* [EXERCISE BRIEF]:
For every line in the records below that contains the word "found", add one to a count, and report only that count.

* [DATA SUPPLIED]:
File: config.mk
export PLATFORM = sky130hd
export DESIGN_NAME = scbpa_out
export DESIGN_NICKNAME = d
export VERILOG_FILES = /design/src/hdl/scbpa_pkg.sv /design/src/hdl/scbpa_out.sv
export SDC_FILE = /design/constraint.sdc
export NUM_CORES = 1
export LEC_CHECK = 0
export ABC_AREA = 1
export BUFFER_PORTS_ARGS = -buffer_cell sky130_fd_sc_hd__buf_4
export CAP_MARGIN = 25
export CORE_MARGIN = 8
export CORE_UTILIZATION = 32
export DETAILED_ROUTE_END_ITERATION = 10
export MAX_ROUTING_LAYER = met4
export PLACE_DENSITY = 0.55
export SYNTH_ARGS = -nofsm -noshare
export SYNTH_HDL_FRONTEND = slang
export SYNTH_SLANG_ARGS = --single-unit
export TNS_END_PERCENT = 100
File: constraint.sdc
create_clock -name i_clk -period 2.3 [get_ports i_clk]
set_input_delay 0.115 -clock i_clk [delete_from_list [all_inputs] [get_ports i_clk]]
set_output_delay 0.115 -clock i_clk [all_outputs]
set_load 0.02 [all_outputs]
File: src/hdl/scbpa_pkg.sv
// shared constants, types and helpers for the size class block pool allocator
package scbpa_pkg;

    localparam int NUM_CLASSES      = 9;
    localparam int BLOCKS_PER_CLASS = 64;
    localparam int MIN_BLOCK_BYTES  = 32;
    localparam int HEAP_LIMIT       = 8192;
    localparam int FALLBACK_LIMIT   = 4096;

    localparam int SIZE_W = 16;
    localparam int CLS_W  = 4;
    localparam int IDX_W  = 6;
    localparam int CNT_W  = 7;
    localparam int ST_W   = 3;

    localparam int POOL_DEPTH = NUM_CLASSES * BLOCKS_PER_CLASS;
    localparam int ADDR_W     = $clog2(POOL_DEPTH);

    typedef enum logic [0:0] {
        KIND_ALLOC,
        KIND_FREE
    } t_kind;

    typedef enum logic [ST_W-1:0] {
        ST_ALLOC,
        ST_FREED,
        ST_ZERO,
        ST_HEAP,
        ST_EXHAUST,
        ST_DOUBLE,
        ST_BADCLASS
    } t_status;

    typedef struct packed {
        t_kind             kind;
        logic [SIZE_W-1:0] req_size;
        logic [CLS_W-1:0]  free_class;
        logic [IDX_W-1:0]  free_index;
    } t_request;

    typedef struct packed {
        t_status          status;
        logic [CLS_W-1:0] block_class;
        logic [IDX_W-1:0] pool_slot;
        logic [CNT_W-1:0] idle_left;
    } t_result;

    // classified command handed from the front end to the pool engine
    typedef enum logic [1:0] {
        OP_ALLOC,
        OP_FREE,
        OP_REPORT
    } t_op;

    typedef struct packed {
        t_op              op;
        t_status          status;
        logic [CLS_W-1:0] cls;
        logic [IDX_W-1:0] idx;
        logic             fb_ok;
    } t_cmd;

    typedef enum logic [1:0] {
        BK_CLEAR,
        BK_IDLE,
        BK_ACCESS
    } t_bk_state;

    function automatic logic [ADDR_W-1:0] pool_addr(input logic [CLS_W-1:0] cls,
                                                    input logic [IDX_W-1:0] idx);
        return ADDR_W'(cls) * ADDR_W'(BLOCKS_PER_CLASS) + ADDR_W'(idx);
    endfunction

endpackage

File: src/hdl/scbpa_out.sv
// two-entry result queue in front of the result port
module scbpa_out (
    input  logic               i_clk,
    input  logic               i_rst_n,
    input  logic               i_res_push,
    input  scbpa_pkg::t_result i_res,
    output logic               o_q_full,
    output logic               o_empty,
    input  logic               i_pop,
    output scbpa_pkg::t_result o_res
);

    scbpa_pkg::t_result r_q [2];
    logic               r_wptr;
    logic               r_rptr;
    logic [1:0]         r_cnt;
    logic               do_push;
    logic               do_pop;

    assign o_q_full = (r_cnt == 2'd2);
    assign o_empty  = (r_cnt == 2'd0);
    assign do_push  = i_res_push && !o_q_full;
    assign do_pop   = i_pop && !o_empty;
    assign o_res    = r_q[r_rptr];

    always_ff @(posedge i_clk) begin
        if (!i_rst_n) begin
            r_wptr <= 1'b0;
            r_rptr <= 1'b0;
            r_cnt  <= 2'd0;
        end else begin
            if (do_push) begin
                r_wptr <= ~r_wptr;
            end
            if (do_pop) begin
                r_rptr <= ~r_rptr;
            end
            case ({do_push, do_pop})
                2'b10:   r_cnt <= r_cnt + 2'd1;
                2'b01:   r_cnt <= r_cnt - 2'd1;
                default: r_cnt <= r_cnt;
            endcase
        end
    end

    always_ff @(posedge i_clk) begin
        if (do_push) begin
            r_q[r_wptr] <= i_res;
        end
    end

endmodule
==> impl_results.md, run 1 <==
* # setup viols final at 0
* Die W at 89 um
* Hold Path Cell Cnt at 1
* M1 GR Usage at 9.598%
* Placement Cell Area at 2153 um^2
* CORE AREA at 5140 um^2
* Nets at between 150 and 200
* Num CTS Buffers at 5
* CP Depth at 3
* Max FO, Critical Path at 13
* Initial antenna violation count at 0
* Synth Warn # at 0
* Final Power at 2215 uW
* Post-Syn Area per Cell at 16.72 um^2
* Global-route layer with the greatest usage: met2
* # DRC at 0
* Max-cap violation count at 0
* Slew Viols, Final at 0
* CP Capture Type: primary output
* CTS tree: built
* Cells after synthesis at between 100 and 150
* Hold-fix buffers at CTS at 8
* Worst Path Buf+Inv at 2
* Share of layout cells above drive strength 1 at between 50% and 60%
* Fin crit share at 75.83%
* Met2 Use GR at 16.64%
* Initial core utilization at 33.18%
* Hold Slack at 0.01473 ns
* Final Critical Period at 1.744 ns
* H-tree Lvls at 2
* Mapped Area at 1705 um^2
* Reg clk slew, reported paths at 0.08 ns
* Slew @ Worst Pin at 0.3565 ns
* Port bufs at 45
* # rows at 26
* Cells on worst reg2reg path at 6
* Clock Skews at 0.007673 ns
* Initial DRC count at 28
* Register bit total from synthesis at 45
* Top cell family by delay on the critical path: flip-flops
* GRT Total Usage at under 10%
* Crit path top cell by count: buf_4
* Relative slew slack at 76.21%
* Fmax achieved at 573.4 MHz
* Max clock buf depth at 2
* Leak at 0.0009247 uW
* Crit path DAT at approximately 1.6 ns
* GRT Residual Overflow at 0
* Die area at 7921 um^2
* HP Class: in -> reg
* Wire length per cell at 14.29 um
* Outcome: finished, final reports clean
* Final WL at 3.372 mm
* Syn_nets at 127
* Vias per cell at between 4 and 5
* Final TNS setup at 0 ns
* First-pass GRT wire length at 5.395 mm
* Dpl ws at 0.7307 ns
* Largest net degree at the start of global routing at 16
* TritonRoute pass-1 iters at 4
* HPWL after detailed placement at about 2.5 mm
* Pwr Density at 938.3 nW/um^2
* Diode count at 0
* Endpoints failing hold at 0
* Maximum VDD drop at 0.0004429 V
* Antenna Nets Post-Route at 0
* Chip height at a little under 90 um
* Crit path cell chain: buf_4 -> mux2_2 -> buf_4
* Crit path max-delay cell type: dfxtp_1
* Gpl congestion at 0.6558
* Clock Sink Count at 45
* Io pins at 46
* Met3 Use GR at about 3%
* CP Class: reg -> out
* Finished Cell Area at 2361 um^2
* Clk root buf: clkbuf_8
* Clk Latency, worst-skew pair at 0.29 ns
* Max stage delay on crit path at roughly 0.53 ns
* Routed vias at 998
* Startpoint types: flop
* Vias in the first global route at approximately 1200
* Crit path required time at 2.18 ns
* Synth unique cells at 16
* RSZ-0062 raised after global routing: no
* Reg2Reg Setup Slack at ~0.75 ns
* Setup ws final at 0.5560 ns
* Postcts setup bufs at 0
* Seq/Total Area, Yosys at about 76%
* Synth-to-layout area growth at 38.44%
* Post-cts sizing count at 0
-- final timing paths --
path / endpoint / start
max reg2reg: r_q[1][16]$_DFFE_PP_ / r_cnt[1]$_SDFFE_PN0P_
max: o_res[5] / flop
min reg2reg: r_rptr$_SDFFE_PN0P_ / r_rptr$_SDFFE_PN0P_
min: r_q[1][1]$_DFFE_PP_ / i_res[1]
-- report_power, final --
part | total, uW | switching [uW] | internal (uW)
Combinational | 610 | 328 | 282
Sequential | 1040 | 41.5 | 998
Clock | 566 | 244 | 322
-- worst register-to-register path, delay by kind of cell (launching register included) --
kind | cells | cell delay [ns]
AND/OR/NAND/NOR | 3 | 0.25
flip-flops | 1 | 0.33
buffers and inverters | 3 | 0.66
-- cell usage in the layout (no fill, tap or decap), drive strengths merged, types with 5 or more instances in the layout --
| cell | instances |
|---|---|
| buf | 48 |
| edfxtp | 40 |
| mux2 | 20 |
| nor2 | 13 |
| dlygate4sd3 | 10 |
| inv | 9 |
| nand2 | 8 |
| clkbuf | 6 |
| dfxtp | 5 |
-- layout make-up --
type	instances	area, um^2
flip-flops and latches	45	1301
clock buffers	6	72.57
inverters	9	33.78
repair buffers	58	473.0
well taps	70	87.58
multi-input cells	46	357.8
clock inverters	2	35.03
fillers	488	2779
-- cells in the mapped netlist --
master | n | area, um^2
nor2_1 | 9 | 33.78
a21oi_1 | 1 | 5.000
buf_4 | 2 | 15.01
ha_1 | 1 | 12.51
dfxtp_1 | 5 | 100.1
edfxtp_1 | 40 | 1201
inv_2 | 2 | 7.510
nor2_4 | 1 | 11.26
o21ai_0 | 1 | 5.000
mux2_2 | 20 | 225.2
nand3_1 | 1 | 5.000
nor2_2 | 3 | 18.77
nand4_1 | 1 | 6.260
nand2_2 | 1 | 6.260
nand2_1 | 7 | 26.28
inv_1 | 7 | 26.28
-- per-stage QoR --
step / std cells / util (%)
floorplan: 102 / -
global placement: 218 / 41.89
detailed placement: 218 / 41.89
CTS: 234 / 45.55
global route: 236 / 45.93
finish: 236 / 45.93
-- logic make-up after synthesis --
group	after synthesis	share of synthesized area, %
AO/OA/AOI/OAI	2	0.5864
adder cells (fa/ha/maj)	1	0.7336
buffers and inverters	11	2.862
AND/OR/NAND/NOR	23	6.310
multiplexers	20	13.21
flip-flops	45	76.30
-- state kept, by name, indices dropped and copies added, names as in the netlist, named ones only --
name,flops
r_wptr,1
r_cnt,2
r_q,40
r_rptr,1
-- layer usage --
metal  part of all wire (%)  up-vias
met1                     40      474
met5                      0        -
met3                    5.5        4
li1                       -      489
met4                   0.86        0
met2                     53       31
No activity file was read; power rests on OpenSTA's default activity.
==> inputs of run 2 (changes only) <==
==> constraint.sdc (replaced) <==
create_clock -name i_clk -period 1.8 [get_ports i_clk]
set_input_delay 0.09 -clock i_clk [delete_from_list [all_inputs] [get_ports i_clk]]
set_output_delay 0.09 -clock i_clk [all_outputs]
set_load 0.02 [all_outputs]
==> impl_results.md, run 2 (same netlist as run 1, synthesis figures left out) <==
* Fin crit share at a little over four fifths
* Initial DRC count at 51
* TritonRoute pass-1 iters at 4
* Final Critical Period at between 1.5 and 2 ns
* Top flop regs: r_q: 40 flops, r_cnt: 2 flops
* Crit path required time at 1.71 ns
* Worst hold path startpoint: i_rst_n
* CORE AREA at 5140 um^2
* Vias in the first global route at 1178
* Reg clk slew, reported paths at about 0.070 ns
* Hold Path Cell Cnt at 3
* P_int at 1900 uW
* Maximum VDD drop at 0.0004987 V
* Initial core utilization at 33.18%
* Synth-to-layout area growth at 42.04%
* GRT Residual Overflow at 0
* RSZ-0062 raised after global routing: no
* Pwr Density at around 1100 nW/um^2
* Relative slew slack at 80.94%
* Comb power frac at between 20% and 30%
* Crit path DAT at 1.42 ns
* Hold Slack at 0.05893 ns
* FF-to-FF Start: r_cnt[0]$_SDFFE_PN0P_
* Antenna Nets Post-Route at 0
* Fmax achieved at 662.5 MHz
* HPWL after detailed placement at 2.200 mm
* Post-cts sizing count at 0
* Num CTS Buffers at 5
* R2R Path End: r_cnt[1]$_SDFFE_PN0P_
* GRT Total Usage at 9.156%
* Hold Path Sink: r_wptr$_SDFFE_PN0P_
* Reg with most FFs: r_q
* Startpoint types: flop
* Max clock buf depth at 2
* HP Class: in -> reg
* First-pass GRT wire length at 5.278 mm
* Gpl congestion at ~0.72
* Clk Latency, worst-skew pair at around 0.28 ns
* Cells on worst reg2reg path at 9
* # DRC at 0
* Die W at 89 um
* CP Class: reg -> out
* Nets at 200
* CTS tree: built
* Clock Sink Count at 45
* Largest net degree at the start of global routing at 21
* Vias per cell at about 4.1
* Initial antenna violation count at 0
* Clock share of power at 21.0%
* Slew Viols, Final at 0
* Flop pwr share at ~49%
* Diode count at 0
* Clk root buf: clkbuf_8
* Port bufs at 45
* # rows at 26
* Die area at 7921 um^2
* Outcome: finished, final reports clean
* Commonest cells after routing, fill and taps aside: 48 x buf_4, 40 x edfxtp_1, 20 x mux2_2, 20 x dlygate4sd3_1, 8 x nor2_1
* Wire length per cell at 13.36 um
* H-tree Lvls at 2
* Switching pwr at 764.0 uW
* Clock Skews at 0.001778 ns
* Reg2Reg Setup Slack at 0.40 ns
* Io pins at 46
* Endpoints failing hold at 0
* Max-cap violation count at 0
* Final TNS setup at 0 ns
* CP Capture Type: primary output
* # setup viols final at 0
* Max FO, Critical Path at 20
* Chip height at ~90 um
* Share of layout cells above drive strength 1 at a little under half
* Switching share of power at 28.68%
* Final WL at 3.286 mm
* Slew @ Worst Pin at 0.2859 ns
* Most common cell after layout, fill and taps aside: buf_4
* Routed vias at 1019
* Leak at around 0.00095 uW
* Max reg flops at 40
-- run 2: critical path, stage by stage, from the launching register on --
cell and delay, ns:
dfxtp_1 0.31, buf_4 0.27, mux2_2 0.38, buf_4 0.16
-- run 2: area by class of cell --
| type | instances | area, um^2 |
|---|---|---|
| Clock buffer | 5 | 68.82 |
| Clock inverter | 3 | 12.51 |
| Fill cell | 464 | 2718 |
| Inverter | 9 | 33.78 |
| Multi-Input combinational cell | 46 | 357.8 |
| Sequential cell | 45 | 1301 |
| Tap cell | 70 | 87.58 |
| Timing Repair Buffer | 68 | 560.5 |
-- run 2: metal layers --
metal | up-vias | GRT usage, % | part of all wire, %
li1 | 508 | - | -
met1 | 475 | 9.553 | 41
met2 | 29 | 15.50 | 50
met3 | 7 | 2.665 | 6.5
met4 | 0 | 4.532 | 2.6
met5 | - | - | 0
-- run 2: per-stage QoR --
stage               instances  worst slack (ns)  utilization (%)  area, um^2  power [uW]
floorplan                 102            0.2138                -        1708        1810
global placement          218            0.4767            41.65        2141        2088
detailed placement        218            0.4088            41.65        2141        2107
CTS                       246            0.2656            47.13        2422        2708
global route              246            0.2119            47.13        2422        2830
finish                    246            0.2907            47.13        2422        2664
-- run 2: how the worst max path moves through the flow --
stage,from,endpoint
2_1_floorplan,r_cnt[0]$_SDFFE_PN0P_,r_q[0][0]$_DFFE_PP_
3_3_place_gp,r_cnt[1]$_SDFFE_PN0P_,r_cnt[1]$_SDFFE_PN0P_
3_5_place_dp,r_cnt[1]$_SDFFE_PN0P_,r_cnt[1]$_SDFFE_PN0P_
4_1_cts,flop,o_res[6]
5_1_grt,r_cnt[1]$_SDFFE_PN0P_,r_cnt[1]$_SDFFE_PN0P_
6_report,flop,o_res[17]
-- run 2: power by group through the flow --
| stage | logic (uW) | clock network, uW | registers (uW) |
|---|---|---|---|
| global placement | 755 | 0 | 1330 |
| floorplan | 480 | 0 | 1330 |
| CTS | 804 | 586 | 1320 |
| finish | 788 | 559 | 1320 |
| global route | 861 | 640 | 1330 |
| detailed placement | 766 | 0 | 1340 |
-- run 2: timing repair --
| action | CTS | global route |
|---|---|---|
| buffers inserted | 0 | 0 |
| endpoints found under the hold margin | 40 | 0 |
| hold buffers | 20 | 0 |
| endpoints found under the setup margin | 0 | 0 |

* [TASK RESULT]:
2